Every entry is to be returned verbatim.

Information supplied below:

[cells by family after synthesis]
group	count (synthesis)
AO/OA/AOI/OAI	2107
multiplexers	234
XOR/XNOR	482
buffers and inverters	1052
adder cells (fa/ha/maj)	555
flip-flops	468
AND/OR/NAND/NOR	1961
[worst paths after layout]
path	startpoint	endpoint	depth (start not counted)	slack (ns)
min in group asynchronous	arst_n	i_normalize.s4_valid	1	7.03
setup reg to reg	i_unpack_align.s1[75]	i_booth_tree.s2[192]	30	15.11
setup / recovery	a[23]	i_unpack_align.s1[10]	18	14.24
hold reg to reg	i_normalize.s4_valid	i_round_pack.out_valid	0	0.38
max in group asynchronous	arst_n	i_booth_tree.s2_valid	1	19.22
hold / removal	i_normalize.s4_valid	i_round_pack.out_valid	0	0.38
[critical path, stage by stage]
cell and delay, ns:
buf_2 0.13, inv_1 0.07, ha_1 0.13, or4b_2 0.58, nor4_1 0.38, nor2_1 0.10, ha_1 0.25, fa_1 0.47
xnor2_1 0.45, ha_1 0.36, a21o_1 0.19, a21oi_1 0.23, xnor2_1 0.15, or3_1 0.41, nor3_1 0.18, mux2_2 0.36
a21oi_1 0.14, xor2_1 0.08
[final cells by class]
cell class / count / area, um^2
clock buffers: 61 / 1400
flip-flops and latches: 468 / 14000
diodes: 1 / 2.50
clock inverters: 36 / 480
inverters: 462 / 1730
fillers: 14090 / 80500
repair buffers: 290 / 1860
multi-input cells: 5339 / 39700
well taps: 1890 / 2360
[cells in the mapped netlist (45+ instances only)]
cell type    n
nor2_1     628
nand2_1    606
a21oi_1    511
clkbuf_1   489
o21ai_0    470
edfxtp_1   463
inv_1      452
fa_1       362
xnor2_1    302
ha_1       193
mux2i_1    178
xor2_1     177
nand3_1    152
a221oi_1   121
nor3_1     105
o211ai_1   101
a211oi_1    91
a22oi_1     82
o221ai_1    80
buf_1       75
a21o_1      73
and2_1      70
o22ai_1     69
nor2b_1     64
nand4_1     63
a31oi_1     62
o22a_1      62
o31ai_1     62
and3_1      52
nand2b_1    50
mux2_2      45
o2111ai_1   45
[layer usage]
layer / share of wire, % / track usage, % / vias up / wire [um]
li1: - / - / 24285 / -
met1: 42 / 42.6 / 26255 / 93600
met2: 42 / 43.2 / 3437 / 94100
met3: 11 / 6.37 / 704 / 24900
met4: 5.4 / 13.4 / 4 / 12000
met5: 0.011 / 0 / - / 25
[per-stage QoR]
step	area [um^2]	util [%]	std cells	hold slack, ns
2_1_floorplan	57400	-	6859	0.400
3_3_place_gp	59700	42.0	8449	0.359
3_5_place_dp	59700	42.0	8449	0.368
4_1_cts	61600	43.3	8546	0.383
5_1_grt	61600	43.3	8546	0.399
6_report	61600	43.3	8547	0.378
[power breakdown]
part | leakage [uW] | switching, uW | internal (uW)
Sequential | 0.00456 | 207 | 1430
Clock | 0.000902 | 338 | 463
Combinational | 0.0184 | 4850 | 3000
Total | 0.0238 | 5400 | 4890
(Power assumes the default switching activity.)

End of Information supplied.

Response =>
[cells by family after synthesis]
group	count (synthesis)
AO/OA/AOI/OAI	2107
multiplexers	234
XOR/XNOR	482
buffers and inverters	1052
adder cells (fa/ha/maj)	555
flip-flops	468
AND/OR/NAND/NOR	1961
[worst paths after layout]
path	startpoint	endpoint	depth (start not counted)	slack (ns)
min in group asynchronous	arst_n	i_normalize.s4_valid	1	7.03
setup reg to reg	i_unpack_align.s1[75]	i_booth_tree.s2[192]	30	15.11
setup / recovery	a[23]	i_unpack_align.s1[10]	18	14.24
hold reg to reg	i_normalize.s4_valid	i_round_pack.out_valid	0	0.38
max in group asynchronous	arst_n	i_booth_tree.s2_valid	1	19.22
hold / removal	i_normalize.s4_valid	i_round_pack.out_valid	0	0.38
[critical path, stage by stage]
cell and delay, ns:
buf_2 0.13, inv_1 0.07, ha_1 0.13, or4b_2 0.58, nor4_1 0.38, nor2_1 0.10, ha_1 0.25, fa_1 0.47
xnor2_1 0.45, ha_1 0.36, a21o_1 0.19, a21oi_1 0.23, xnor2_1 0.15, or3_1 0.41, nor3_1 0.18, mux2_2 0.36
a21oi_1 0.14, xor2_1 0.08
[final cells by class]
cell class / count / area, um^2
clock buffers: 61 / 1400
flip-flops and latches: 468 / 14000
diodes: 1 / 2.50
clock inverters: 36 / 480
inverters: 462 / 1730
fillers: 14090 / 80500
repair buffers: 290 / 1860
multi-input cells: 5339 / 39700
well taps: 1890 / 2360
[cells in the mapped netlist (45+ instances only)]
cell type    n
nor2_1     628
nand2_1    606
a21oi_1    511
clkbuf_1   489
o21ai_0    470
edfxtp_1   463
inv_1      452
fa_1       362
xnor2_1    302
ha_1       193
mux2i_1    178
xor2_1     177
nand3_1    152
a221oi_1   121
nor3_1     105
o211ai_1   101
a211oi_1    91
a22oi_1     82
o221ai_1    80
buf_1       75
a21o_1      73
and2_1      70
o22ai_1     69
nor2b_1     64
nand4_1     63
a31oi_1     62
o22a_1      62
o31ai_1     62
and3_1      52
nand2b_1    50
mux2_2      45
o2111ai_1   45
[layer usage]
layer / share of wire, % / track usage, % / vias up / wire [um]
li1: - / - / 24285 / -
met1: 42 / 42.6 / 26255 / 93600
met2: 42 / 43.2 / 3437 / 94100
met3: 11 / 6.37 / 704 / 24900
met4: 5.4 / 13.4 / 4 / 12000
met5: 0.011 / 0 / - / 25
[per-stage QoR]
step	area [um^2]	util [%]	std cells	hold slack, ns
2_1_floorplan	57400	-	6859	0.400
3_3_place_gp	59700	42.0	8449	0.359
3_5_place_dp	59700	42.0	8449	0.368
4_1_cts	61600	43.3	8546	0.383
5_1_grt	61600	43.3	8546	0.399
6_report	61600	43.3	8547	0.378
[power breakdown]
part | leakage [uW] | switching, uW | internal (uW)
Sequential | 0.00456 | 207 | 1430
Clock | 0.000902 | 338 | 463
Combinational | 0.0184 | 4850 | 3000
Total | 0.0238 | 5400 | 4890
(Power assumes the default switching activity.)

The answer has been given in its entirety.